Soc: Why then, by the gods, Ion, do you go around Greece as a rhapsode and not as a general when you are both the best rhapsode of all the Greeks and the best general too? Or do you think that the Greeks have a great need for a rhapsode 541Ccrowned with a wreath of gold, but no need for a general?

Ion: Well, Socrates, our city is under the rulership and military command of your city and has no need for a general, and neither your people nor the Spartans would choose me as a general because they think that they have enough themselves.

Soc: My good man, you do know Apollodorus of Cyzicos?

Ion: Who is he?

Soc: A man whom the Athenians have often chosen for themselves as a general even though he is a foreigner. 541D And this city appoints Phanosthenes of Andros and Herakleides of Clazomenae to military command and other positions of authority, proving that they are noteworthy even though they are foreigners. So why would Ion of Ephesus not be chosen as a general and respected if he too seems worthy of note? You Ephesians were originally Athenians, were you not, and Ephesus is a city second to none? 541E But in fact, Ion, if your claim to be able to praise Homer, with knowledge and expertise, is actually true you are doing me an injustice. You promise me that you have knowledge of the manifold beauties of Homer and you say that you will demonstrate them. But you deceive me, and you fall far short of demonstrating them, and you are not even prepared to explain what matters you are an expert on, even though I have been imploring you for some time. You are much like Proteus, assuming all sorts of forms, turning this way and that, until finally you escape me by appearing 542A in the guise of a general to avoid demonstrating your expertise in the wisdom of Homer. Now if you have expertise in Homer, then as I said just now, by promising to give me a demonstration you have deceived me, and you are acting unjustly. However, there is no injustice if you have no expertise but are describing the manifold beauties of the poet possessed, as I said, by a divine portion from Homer, while knowing nothing. So decide whether you want us to regard you as an unjust man or as divine.

Ion: 542B There is a big difference Socrates. Indeed, the divine is regarded as better by far.

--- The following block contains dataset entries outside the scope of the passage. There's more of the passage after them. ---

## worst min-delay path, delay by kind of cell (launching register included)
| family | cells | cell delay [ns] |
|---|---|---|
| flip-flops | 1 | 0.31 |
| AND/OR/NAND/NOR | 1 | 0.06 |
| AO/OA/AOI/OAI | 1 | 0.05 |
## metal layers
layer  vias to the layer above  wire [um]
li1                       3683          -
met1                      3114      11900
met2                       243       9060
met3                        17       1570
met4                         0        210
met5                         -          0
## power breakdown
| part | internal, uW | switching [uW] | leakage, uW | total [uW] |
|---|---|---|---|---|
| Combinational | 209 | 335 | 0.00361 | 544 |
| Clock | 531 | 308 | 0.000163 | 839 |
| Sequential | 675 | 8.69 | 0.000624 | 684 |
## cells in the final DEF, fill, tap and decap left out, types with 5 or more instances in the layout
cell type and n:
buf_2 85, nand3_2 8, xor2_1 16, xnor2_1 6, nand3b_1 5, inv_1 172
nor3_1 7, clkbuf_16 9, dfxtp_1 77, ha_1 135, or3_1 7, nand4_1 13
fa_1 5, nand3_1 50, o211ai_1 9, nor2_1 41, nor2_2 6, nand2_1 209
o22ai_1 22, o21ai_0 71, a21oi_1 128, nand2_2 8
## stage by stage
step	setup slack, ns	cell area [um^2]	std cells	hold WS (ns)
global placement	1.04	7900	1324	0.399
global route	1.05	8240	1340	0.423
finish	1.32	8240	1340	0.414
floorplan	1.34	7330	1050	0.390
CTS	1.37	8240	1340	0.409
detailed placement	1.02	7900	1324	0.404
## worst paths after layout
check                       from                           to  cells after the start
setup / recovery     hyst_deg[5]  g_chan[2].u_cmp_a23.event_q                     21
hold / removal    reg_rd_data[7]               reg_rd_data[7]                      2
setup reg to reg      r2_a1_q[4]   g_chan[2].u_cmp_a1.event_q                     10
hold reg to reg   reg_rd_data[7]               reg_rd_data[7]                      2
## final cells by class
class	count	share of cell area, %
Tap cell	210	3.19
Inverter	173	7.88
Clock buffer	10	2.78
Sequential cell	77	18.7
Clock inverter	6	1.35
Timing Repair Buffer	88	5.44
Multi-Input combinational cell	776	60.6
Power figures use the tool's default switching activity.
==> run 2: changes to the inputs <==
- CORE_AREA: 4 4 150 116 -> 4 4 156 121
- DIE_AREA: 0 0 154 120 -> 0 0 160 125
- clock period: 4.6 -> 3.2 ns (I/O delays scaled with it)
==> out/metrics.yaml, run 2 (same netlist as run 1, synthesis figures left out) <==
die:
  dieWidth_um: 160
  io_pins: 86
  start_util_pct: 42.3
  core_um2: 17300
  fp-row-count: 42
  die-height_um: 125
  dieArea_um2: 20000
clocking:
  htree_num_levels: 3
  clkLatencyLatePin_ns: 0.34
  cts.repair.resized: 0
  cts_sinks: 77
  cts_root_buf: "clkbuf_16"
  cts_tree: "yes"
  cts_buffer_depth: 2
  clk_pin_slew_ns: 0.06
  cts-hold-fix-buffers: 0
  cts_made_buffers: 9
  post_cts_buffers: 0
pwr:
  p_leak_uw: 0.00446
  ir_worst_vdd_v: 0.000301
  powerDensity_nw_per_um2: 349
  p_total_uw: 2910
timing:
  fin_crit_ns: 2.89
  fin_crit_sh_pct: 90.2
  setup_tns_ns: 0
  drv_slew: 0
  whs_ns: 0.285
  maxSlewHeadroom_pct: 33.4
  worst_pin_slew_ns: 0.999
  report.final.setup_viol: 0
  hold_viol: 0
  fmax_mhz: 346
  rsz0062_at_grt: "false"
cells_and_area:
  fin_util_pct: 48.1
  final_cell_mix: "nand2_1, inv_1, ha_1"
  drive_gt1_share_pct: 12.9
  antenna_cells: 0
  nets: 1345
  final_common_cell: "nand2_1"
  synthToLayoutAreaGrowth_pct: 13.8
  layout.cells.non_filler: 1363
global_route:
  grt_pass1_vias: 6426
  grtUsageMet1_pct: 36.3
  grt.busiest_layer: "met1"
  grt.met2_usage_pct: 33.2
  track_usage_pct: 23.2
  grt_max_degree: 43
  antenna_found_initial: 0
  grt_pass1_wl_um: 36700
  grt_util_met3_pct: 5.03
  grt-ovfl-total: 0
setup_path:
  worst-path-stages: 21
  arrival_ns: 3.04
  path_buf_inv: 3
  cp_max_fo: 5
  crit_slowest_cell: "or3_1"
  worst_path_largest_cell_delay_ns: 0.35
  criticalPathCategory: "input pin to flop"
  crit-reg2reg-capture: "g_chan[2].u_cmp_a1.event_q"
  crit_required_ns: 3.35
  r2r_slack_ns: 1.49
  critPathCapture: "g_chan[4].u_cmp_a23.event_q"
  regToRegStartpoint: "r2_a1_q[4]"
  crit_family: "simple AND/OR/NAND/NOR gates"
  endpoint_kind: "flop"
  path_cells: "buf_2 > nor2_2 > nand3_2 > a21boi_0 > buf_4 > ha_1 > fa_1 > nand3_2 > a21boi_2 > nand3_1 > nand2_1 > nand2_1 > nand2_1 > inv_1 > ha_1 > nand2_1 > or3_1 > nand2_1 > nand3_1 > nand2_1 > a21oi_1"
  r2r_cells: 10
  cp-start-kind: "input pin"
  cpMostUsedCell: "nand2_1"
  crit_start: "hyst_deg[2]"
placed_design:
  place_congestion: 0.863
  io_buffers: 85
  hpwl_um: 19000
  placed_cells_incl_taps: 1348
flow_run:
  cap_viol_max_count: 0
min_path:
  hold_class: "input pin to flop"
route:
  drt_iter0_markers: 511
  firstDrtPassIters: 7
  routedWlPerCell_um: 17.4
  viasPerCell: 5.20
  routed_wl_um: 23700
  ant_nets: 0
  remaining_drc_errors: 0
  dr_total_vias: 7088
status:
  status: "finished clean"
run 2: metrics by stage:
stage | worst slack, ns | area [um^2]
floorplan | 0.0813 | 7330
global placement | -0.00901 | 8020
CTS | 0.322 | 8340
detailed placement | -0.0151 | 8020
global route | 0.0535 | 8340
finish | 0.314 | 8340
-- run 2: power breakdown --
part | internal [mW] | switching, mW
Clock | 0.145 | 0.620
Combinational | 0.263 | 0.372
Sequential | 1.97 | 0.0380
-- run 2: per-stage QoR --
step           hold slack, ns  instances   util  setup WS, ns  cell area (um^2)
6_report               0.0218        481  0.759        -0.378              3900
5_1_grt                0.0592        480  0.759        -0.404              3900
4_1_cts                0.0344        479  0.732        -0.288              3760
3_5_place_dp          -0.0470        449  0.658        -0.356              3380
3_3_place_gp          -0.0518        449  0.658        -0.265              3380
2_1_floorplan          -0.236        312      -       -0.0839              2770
--- src/verilog/interrupt_factor_flags.sv ---
// Interrupt event flag registers with AXI4-Lite access and masked interrupt
//
// The AXI4-Lite slave port is this design's own decision.
`timescale 1ns/1ps
module interrupt_factor_flags
   import irq_flags_pkg::*;
(
   input  wire logic              clk_sys_i,
   input  wire logic              arst_n_i,
   input  wire axil_req_s         axil_req_i,
   output axil_rsp_s              axil_rsp_o,
   input  wire logic [FLAG_W-1:0] keyline_n_i,
   input  wire chrono_evt_s       chrono_evt_i,
   input  wire tick_evt_s         tick_evt_i,
   output logic                   irq_o
);

   // ----------------------------------------------------------------
   // State
   // ----------------------------------------------------------------
   typedef struct packed {
      logic              aw_ok;
      logic [ADDR_W-1:0] aw_addr;
      logic              w_ok;
      logic [DATA_W-1:0] w_data;
      logic [STRB_W-1:0] w_strb;
      logic              bvalid;
      logic [1:0]        bresp;
      logic              rvalid;
      logic [DATA_W-1:0] rdata;
      logic [1:0]        rresp;
      logic [FLAG_W-1:0] key_mask;
      logic [FLAG_W-1:0] sw_mask;
      logic [FLAG_W-1:0] tick_mask;
   } slave_state_s;

   localparam slave_state_s ST_RST = '{
      aw_ok: 1'b0, aw_addr: '0, w_ok: 1'b0, w_data: '0, w_strb: '0,
      bvalid: 1'b0, bresp: RESP_OKAY, rvalid: 1'b0, rdata: '0,
      rresp: RESP_OKAY, key_mask: MASK_RST, sw_mask: MASK_RST,
      tick_mask: MASK_RST
   };

   slave_state_s      st_ff;
   slave_state_s      nxt_st;
   logic [FLAG_W-1:0] key_press;
   logic [FLAG_W-1:0] key_flags;
   logic [FLAG_W-1:0] sw_flags;
   logic [FLAG_W-1:0] tick_flags;
   logic [FLAG_W-1:0] sw_set;
   logic [FLAG_W-1:0] tick_set;
   logic [FLAG_W-1:0] key_clr;
   logic [FLAG_W-1:0] sw_clr;
   logic [FLAG_W-1:0] tick_clr;
   logic              awready;
   logic              wready;
   logic              arready;
   logic              aw_have;
   logic              w_have;
   logic              wr_fire;
   logic              rd_take;
   logic [ADDR_W-1:0] wr_addr;
   logic [DATA_W-1:0] wr_data;
   logic [STRB_W-1:0] wr_strb;
   reg_sel_e          wr_sel;
   reg_sel_e          rd_sel;

   // ----------------------------------------------------------------
   // Helpers
   // ----------------------------------------------------------------
   function automatic reg_sel_e decode_sel(input logic [ADDR_W-1:0] addr);
      reg_sel_e sel;
      sel = SEL_NONE;
      if (addr[1:0] == WORD_ALIGN) begin
         unique case (addr[ADDR_W-1:2])
            KEY_FLAGS_IDX:  sel = SEL_KEY;
            SW_FLAGS_IDX:   sel = SEL_SW;
            TICK_FLAGS_IDX: sel = SEL_TICK;
            KEY_MASK_IDX:   sel = SEL_KEY_MASK;
            SW_MASK_IDX:    sel = SEL_SW_MASK;
            TICK_MASK_IDX:  sel = SEL_TICK_MASK;
            default:        sel = SEL_NONE;
         endcase
      end
      return sel;
   endfunction

   function automatic logic [DATA_W-1:0] widen(input logic [FLAG_W-1:0] v);
      return {{(DATA_W-FLAG_W){1'b0}}, v};
   endfunction

   // ----------------------------------------------------------------
   // Event sources
   // ----------------------------------------------------------------
   event_sync #(
      .WIDTH     (FLAG_W)
   ) u_key_sync (
      .clk_sys_i (clk_sys_i),
      .arst_n_i  (arst_n_i),
      .line_n_i  (keyline_n_i),
      .press_o   (key_press)
   );

   always_comb begin
      sw_set                 = '0;
      sw_set[SW_RUN_BIT]     = chrono_evt_i.direct_go;
      sw_set[SW_LAP_BIT]     = chrono_evt_i.direct_split;
      sw_set[SW_1HZ_BIT]     = chrono_evt_i.chrono_one_hz;
      sw_set[SW_10HZ_BIT]    = chrono_evt_i.chrono_ten_hz;
      tick_set               = '0;
      tick_set[TICK_16HZ_BIT]  = tick_evt_i.tick_16hz;
      tick_set[TICK_32HZ_BIT]  = tick_evt_i.tick_32hz;
      tick_set[TICK_64HZ_BIT]  = tick_evt_i.tick_64hz;
      tick_set[TICK_128HZ_BIT] = tick_evt_i.tick_128hz;
   end

   // ----------------------------------------------------------------
   // Flag registers
   // ----------------------------------------------------------------
   flag_bank #(
      .WIDTH     (FLAG_W)
   ) u_key_flags (
      .clk_sys_i (clk_sys_i),
      .arst_n_i  (arst_n_i),
      .set_i     (key_press),
      .clr_i     (key_clr),
      .flags_o   (key_flags)
   );

   flag_bank #(
      .WIDTH     (FLAG_W)
   ) u_sw_flags (
      .clk_sys_i (clk_sys_i),
      .arst_n_i  (arst_n_i),
      .set_i     (sw_set),
      .clr_i     (sw_clr),
      .flags_o   (sw_flags)
   );

   flag_bank #(
      .WIDTH     (FLAG_W)
   ) u_tick_flags (
      .clk_sys_i (clk_sys_i),
      .arst_n_i  (arst_n_i),
      .set_i     (tick_set),
      .clr_i     (tick_clr),
      .flags_o   (tick_flags)
   );

   // ----------------------------------------------------------------
   // Bus slave
   // ----------------------------------------------------------------
   assign awready = !st_ff.aw_ok && !st_ff.bvalid;
   assign wready  = !st_ff.w_ok && !st_ff.bvalid;
   assign arready = !st_ff.rvalid;
   assign aw_have = st_ff.aw_ok || (axil_req_i.awvalid && awready);
   assign w_have  = st_ff.w_ok || (axil_req_i.wvalid && wready);
   assign wr_fire = aw_have && w_have && !st_ff.bvalid;
   assign rd_take = axil_req_i.arvalid && arready;
   assign wr_addr = st_ff.aw_ok ? st_ff.aw_addr : axil_req_i.awaddr;
   assign wr_data = st_ff.w_ok ? st_ff.w_data : axil_req_i.wdata;
   assign wr_strb = st_ff.w_ok ? st_ff.w_strb : axil_req_i.wstrb;
   assign wr_sel  = decode_sel(wr_addr);
   assign rd_sel  = decode_sel(axil_req_i.araddr);

   // Ones clear, zeros are ignored
   always_comb begin
      key_clr  = '0;
      sw_clr   = '0;
      tick_clr = '0;
      if (wr_fire && wr_strb[0]) begin
         unique case (wr_sel)
            SEL_KEY:  key_clr  = wr_data[FLAG_W-1:0];
            SEL_SW:   sw_clr   = wr_data[FLAG_W-1:0];
            SEL_TICK: tick_clr = wr_data[FLAG_W-1:0];
            default:  ;
         endcase
      end
   end

   always_comb begin
      nxt_st = st_ff;
      if (st_ff.bvalid && axil_req_i.bready) begin
         nxt_st.bvalid = 1'b0;
      end
      if (wr_fire) begin
         nxt_st.aw_ok  = 1'b0;
         nxt_st.w_ok   = 1'b0;
         nxt_st.bvalid = 1'b1;
         nxt_st.bresp  = (wr_sel == SEL_NONE) ? RESP_SLVERR : RESP_OKAY;
         if (wr_strb[0]) begin
            unique case (wr_sel)
               SEL_KEY_MASK:  nxt_st.key_mask  = wr_data[FLAG_W-1:0];
               SEL_SW_MASK:   nxt_st.sw_mask   = wr_data[FLAG_W-1:0];
               SEL_TICK_MASK: nxt_st.tick_mask = wr_data[FLAG_W-1:0];
               default:       ;
            endcase
         end
      end else begin
         if (axil_req_i.awvalid && awready) begin
            nxt_st.aw_ok   = 1'b1;
            nxt_st.aw_addr = axil_req_i.awaddr;
         end
         if (axil_req_i.wvalid && wready) begin
            nxt_st.w_ok   = 1'b1;
            nxt_st.w_data = axil_req_i.wdata;
            nxt_st.w_strb = axil_req_i.wstrb;
         end
      end
      if (st_ff.rvalid && axil_req_i.rready) begin
         nxt_st.rvalid = 1'b0;
      end
      if (rd_take) begin
         nxt_st.rvalid = 1'b1;
         nxt_st.rresp  = RESP_OKAY;
         unique case (rd_sel)
            SEL_KEY:       nxt_st.rdata = widen(key_flags);
            SEL_SW:        nxt_st.rdata = widen(sw_flags);
            SEL_TICK:      nxt_st.rdata = widen(tick_flags);
            SEL_KEY_MASK:  nxt_st.rdata = widen(st_ff.key_mask);
            SEL_SW_MASK:   nxt_st.rdata = widen(st_ff.sw_mask);
            SEL_TICK_MASK: nxt_st.rdata = widen(st_ff.tick_mask);
            SEL_NONE: begin
               nxt_st.rdata = '0;
               nxt_st.rresp = RESP_SLVERR;
            end
         endcase
      end
   end

   always_ff @(posedge clk_sys_i or negedge arst_n_i) begin
      if (!arst_n_i) begin
         st_ff <= ST_RST;
      end else begin
         st_ff <= nxt_st;
      end
   end

   always_comb begin
      axil_rsp_o         = '0;
      axil_rsp_o.awready = awready;
      axil_rsp_o.wready  = wready;
      axil_rsp_o.bvalid  = st_ff.bvalid;
      axil_rsp_o.bresp   = st_ff.bresp;
      axil_rsp_o.arready = arready;
      axil_rsp_o.rvalid  = st_ff.rvalid;
      axil_rsp_o.rdata   = st_ff.rdata;
      axil_rsp_o.rresp   = st_ff.rresp;
   end

   // ----------------------------------------------------------------
   // Interrupt
   // ----------------------------------------------------------------
   assign irq_o = |((key_flags & st_ff.key_mask) | (sw_flags & st_ff.sw_mask)
                    | (tick_flags & st_ff.tick_mask));
endmodule
<file path="config.mk">
export PLATFORM = sky130hd
export DESIGN_NAME = meter_command_telegram
export DESIGN_NICKNAME = d
export VERILOG_FILES = /design/src/meter_cmd_pkg.sv /design/src/cmd_decode_if.sv /design/src/meter_command_telegram.sv /design/src/cmd_decode.sv
export VERILOG_INCLUDE_DIRS = /design/src
export SDC_FILE = /design/constraint.sdc
export NUM_CORES = 1
export LEC_CHECK = 0
export BUFFER_PORTS_ARGS = -buffer_cell sky130_fd_sc_hd__buf_2
export CAP_MARGIN = 40
export CORE_ASPECT_RATIO = 2
export CORE_MARGIN = 2
export CORE_UTILIZATION = 39
export DETAILED_ROUTE_END_ITERATION = 8
export GPL_ROUTABILITY_DRIVEN = 0
export SETUP_SLACK_MARGIN = 0.5
export SYNTH_ARGS = -nofsm -noshare
export SYNTH_HDL_FRONTEND = slang
export SYNTH_SLANG_ARGS = --single-unit
export TNS_END_PERCENT = 5
</file>
<file path="constraint.sdc">
create_clock -name clk_sys -period 6 [get_ports clk_sys]
set_input_delay 0.6 -clock clk_sys [delete_from_list [all_inputs] [get_ports clk_sys]]
set_output_delay 0.6 -clock clk_sys [all_outputs]
set_load 0.03 [all_outputs]
</file>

Soc: In that case, Ion, we grant you this better portion: to be divine and not to praise Homer based on some expertise.

END

[1] Iliad, xxiii, 335-40. Lattimore translation adjusted to conform to Plato’s text.

[2] Iliad, xi, 639-40 Lattimore after Allen page 18

[3] Iliad, xxiv, 80-82. Lattimore

[4] Odyssey, XX, 351-57, Lattimore after Allen page 19.

[5] Iliad xii 200-207, trans. Lattimore.